» **Directions for this task**
Beginning with the first line, please repeat the entries exactly and end on the line that contains "51.3 | 0.488 |".

☆ ☆ ☆ ☆ ☆ ☆ ☆

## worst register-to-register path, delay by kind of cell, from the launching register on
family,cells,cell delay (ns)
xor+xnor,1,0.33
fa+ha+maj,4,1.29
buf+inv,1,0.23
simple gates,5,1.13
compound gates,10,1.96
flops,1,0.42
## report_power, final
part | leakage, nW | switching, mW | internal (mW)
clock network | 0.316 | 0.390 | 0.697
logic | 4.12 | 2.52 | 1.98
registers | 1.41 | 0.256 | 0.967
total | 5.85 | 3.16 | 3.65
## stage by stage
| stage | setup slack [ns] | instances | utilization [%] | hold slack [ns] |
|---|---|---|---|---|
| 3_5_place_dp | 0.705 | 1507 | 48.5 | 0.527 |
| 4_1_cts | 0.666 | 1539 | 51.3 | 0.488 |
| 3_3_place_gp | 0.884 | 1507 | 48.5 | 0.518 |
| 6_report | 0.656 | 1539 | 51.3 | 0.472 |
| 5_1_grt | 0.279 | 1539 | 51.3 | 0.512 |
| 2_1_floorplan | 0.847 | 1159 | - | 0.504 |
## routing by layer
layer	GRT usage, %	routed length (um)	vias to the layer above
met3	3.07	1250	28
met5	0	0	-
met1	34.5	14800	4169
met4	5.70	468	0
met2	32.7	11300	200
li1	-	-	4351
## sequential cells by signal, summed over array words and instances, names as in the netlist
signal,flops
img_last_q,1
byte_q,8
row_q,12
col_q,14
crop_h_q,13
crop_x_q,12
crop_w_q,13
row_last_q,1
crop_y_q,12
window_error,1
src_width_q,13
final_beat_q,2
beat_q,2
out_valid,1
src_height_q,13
## config.mk

```make
export PLATFORM = sky130hd
export DESIGN_NAME = mmfd_cfg_regs
export DESIGN_NICKNAME = d
export VERILOG_FILES = /design/src/sv/mmfd_pkg.sv /design/src/sv/mmfd_cfg_regs.sv
export SDC_FILE = /design/constraint.sdc
export NUM_CORES = 1
export LEC_CHECK = 0
export BUFFER_PORTS_ARGS = -buffer_cell sky130_fd_sc_hd__buf_2
export CAP_MARGIN = 5
export CORE_MARGIN = 8
export CORE_UTILIZATION = 45
export DETAILED_ROUTE_END_ITERATION = 8
export GPL_ROUTABILITY_DRIVEN = 1
export PLACE_DENSITY = 0.75
export SETUP_SLACK_MARGIN = 0.1
export SYNTH_ARGS = -nofsm -noshare
export SYNTH_HDL_FRONTEND = slang
export SYNTH_SLANG_ARGS = --single-unit
```

## constraint.sdc

```tcl
create_clock -name i_clk -period 2.15 [get_ports i_clk]
set_input_delay 0 -clock i_clk [delete_from_list [all_inputs] [get_ports i_clk]]
set_output_delay 0 -clock i_clk [all_outputs]
set_load 0.02 [all_outputs]
```

## src/sv/mmfd_pkg.sv

```systemverilog
// Shared types and constants for the MUSCL minmod flux-difference block.
`default_nettype none

package mmfd_pkg;

    // Field widths of the stream and configuration payloads
    localparam int CELL_W     = 32;
    localparam int INDEX_W    = 16;
    localparam int BETA_W     = 18;
    localparam int INV_W      = 31;
    localparam int CFG_IDX_W  = 2;
    localparam int CFG_DATA_W = 32;
    localparam int FILL_W     = 3;

    // Window fill levels: three cells only load, the fourth primes the flux
    localparam logic [FILL_W-1:0] WINDOW_CELLS = 3'd3;
    localparam logic [FILL_W-1:0] FILL_PRIMED  = 3'd4;

    // Flux selection
    localparam logic MODE_BURGERS = 1'b0;
    localparam logic MODE_LINEAR  = 1'b1;

    // Register reset values (1.0 in Q16.16)
    localparam logic [CELL_W-1:0] SPEED_RST = 32'h0001_0000;
    localparam logic [BETA_W-1:0] BETA_RST  = 18'h1_0000;
    localparam logic [INV_W-1:0]  INV_RST   = 31'h0001_0000;

    typedef enum logic [CFG_IDX_W-1:0] {
        CFG_FLUX_MODE = 2'd0,
        CFG_ADV_SPEED = 2'd1,
        CFG_LIM_BETA  = 2'd2,
        CFG_INV_WIDTH = 2'd3
    } t_cfg_idx;

    typedef struct packed {
        logic              flux_mode;
        logic [CELL_W-1:0] adv_speed;
        logic [BETA_W-1:0] beta;
        logic [INV_W-1:0]  inv_width;
    } t_cfg;

    // Datapath operations, one per cycle
    typedef enum logic [3:0] {
        OP_NONE,
        OP_BDM_L,
        OP_BDP_L,
        OP_BDM_R,
        OP_BDP_R,
        OP_SLOPE,
        OP_STATE,
        OP_SQ_L,
        OP_SQ_R,
        OP_DISS,
        OP_FLUX_B,
        OP_FLUX_LIN,
        OP_SCALE,
        OP_PREV
    } t_op;

    typedef struct packed {
        t_op        op;
        logic       load;
        logic [1:0] slot;
        logic       shift;
    } t_dp_cmd;

endpackage

`default_nettype wire

```

## src/sv/mmfd_cfg_regs.sv

```systemverilog
// Configuration register bank of the flux-difference block.
`default_nettype none

module mmfd_cfg_regs
    import mmfd_pkg::*;
(
    input  wire logic                  i_clk,
    input  wire logic                  i_rst_n,
    input  wire logic                  i_wr_valid,
    input  wire logic [CFG_IDX_W-1:0]  i_wr_index,
    input  wire logic [CFG_DATA_W-1:0] i_wr_data,
    output t_cfg                       o_cfg
);

    t_cfg r_cfg;
    t_cfg n_cfg;

    // Decode the write beat onto one register
    always_comb begin
        n_cfg = r_cfg;
        if (i_wr_valid) begin
            unique case (t_cfg_idx'(i_wr_index))
                CFG_FLUX_MODE: n_cfg.flux_mode = i_wr_data[0];
                CFG_ADV_SPEED: n_cfg.adv_speed = i_wr_data[CELL_W-1:0];
                CFG_LIM_BETA:  n_cfg.beta      = i_wr_data[BETA_W-1:0];
                CFG_INV_WIDTH: n_cfg.inv_width = i_wr_data[INV_W-1:0];
                default: ;
            endcase
        end
    end

    always_ff @(posedge i_clk) begin
        if (!i_rst_n) begin
            r_cfg.flux_mode <= MODE_BURGERS;
            r_cfg.adv_speed <= SPEED_RST;
            r_cfg.beta      <= BETA_RST;
            r_cfg.inv_width <= INV_RST;
        end else begin
            r_cfg <= n_cfg;
        end
    end

    assign o_cfg = r_cfg;

endmodule

`default_nettype wire

```

# --- Yosys cells after proc, flatten, opt, wreduce, memory -nomap -nowiden ---
# Cells that the tools add are included.
op_classes:
  n_eq_ne: 3
  reduce_logical: 5
op_table:
  columns: ["cell", "n"]
  rows:
  - ["$reduce_and 2->1", 4]
  - ["$eq 2x2->1 const B", 2]
  - ["$eq 2x1->1 const B", 1]
  - ["$logic_not 2->1", 1]
totals:
  regBits: 82
  input_bits: 37
  output_inout_bits: 82

# --- Depth between registers and ports, before layout ---
# Gate-level depths: netlist of run 1.
depth:
  ltp_word: 2
  mapped_depth: 5

# --- Worst setup path before layout of run 1 ---
# No wires, ideal clock.
synth_path:
  path_kind: "input-to-reg"
  startpoint: "input i_wr_index[1]"
  endpoint: "register r_cfg, in the netlist o_cfg[49]"
  t_arrival_ps: 636
  setup_slack_ps: 1443
  cell_stages: 4
  cell_sequence: "and3b_1 buf_6 buf_6 mux2i_1"
synth_between:
  elab_chain_cells: 2
synth_lines:
  columns: ["element", "line", "rtl"]
  rows:
  - ["from (decl)", "mmfd_cfg_regs.sv:10", "input wire logic [CFG_IDX_W-1:0] i_wr_index,"]
  - ["$eq 2x1->1", "mmfd_cfg_regs.sv:22", "unique case (t_cfg_idx'(i_wr_index))"]
  - ["$reduce_and 2->1 (no source line)", null, null]
  - ["to (signal assigned)", "mmfd_cfg_regs.sv:39", "r_cfg <= n_cfg;"]
  - ["to (decl)", "mmfd_cfg_regs.sv:15", "t_cfg r_cfg;"]
# Every way passes these cells.
# A chain may end at the register's enable or synchronous reset.

# --- Worst setup path after layout of run 1 ---
layout_path:
  startpoint: "input i_wr_index[1]"
  endpoint: "register r_cfg, in the netlist o_cfg[77]"
# The elaborated chain is that of the path after synthesis.

==> results of run 1 <==
## kinds of logic (layout without fill, tap and decap cells)
kind of cell / after synthesis / after routing / share of synthesized area
multiplexers: 82 / 82 / 0.2673
AND/OR/NAND/NOR: 118 / 118 / 0.1520
buffers and inverters: 22 / 173 / 0.04605
flip-flops: 82 / 82 / 0.5346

☆ ☆ ☆ ☆ ☆ ☆ ☆

» **Expected answer**
## worst register-to-register path, delay by kind of cell, from the launching register on
family,cells,cell delay (ns)
xor+xnor,1,0.33
fa+ha+maj,4,1.29
buf+inv,1,0.23
simple gates,5,1.13
compound gates,10,1.96
flops,1,0.42
## report_power, final
part | leakage, nW | switching, mW | internal (mW)
clock network | 0.316 | 0.390 | 0.697
logic | 4.12 | 2.52 | 1.98
registers | 1.41 | 0.256 | 0.967
total | 5.85 | 3.16 | 3.65
## stage by stage
| stage | setup slack [ns] | instances | utilization [%] | hold slack [ns] |
|---|---|---|---|---|
| 3_5_place_dp | 0.705 | 1507 | 48.5 | 0.527 |
| 4_1_cts | 0.666 | 1539 | 51.3 | 0.488 |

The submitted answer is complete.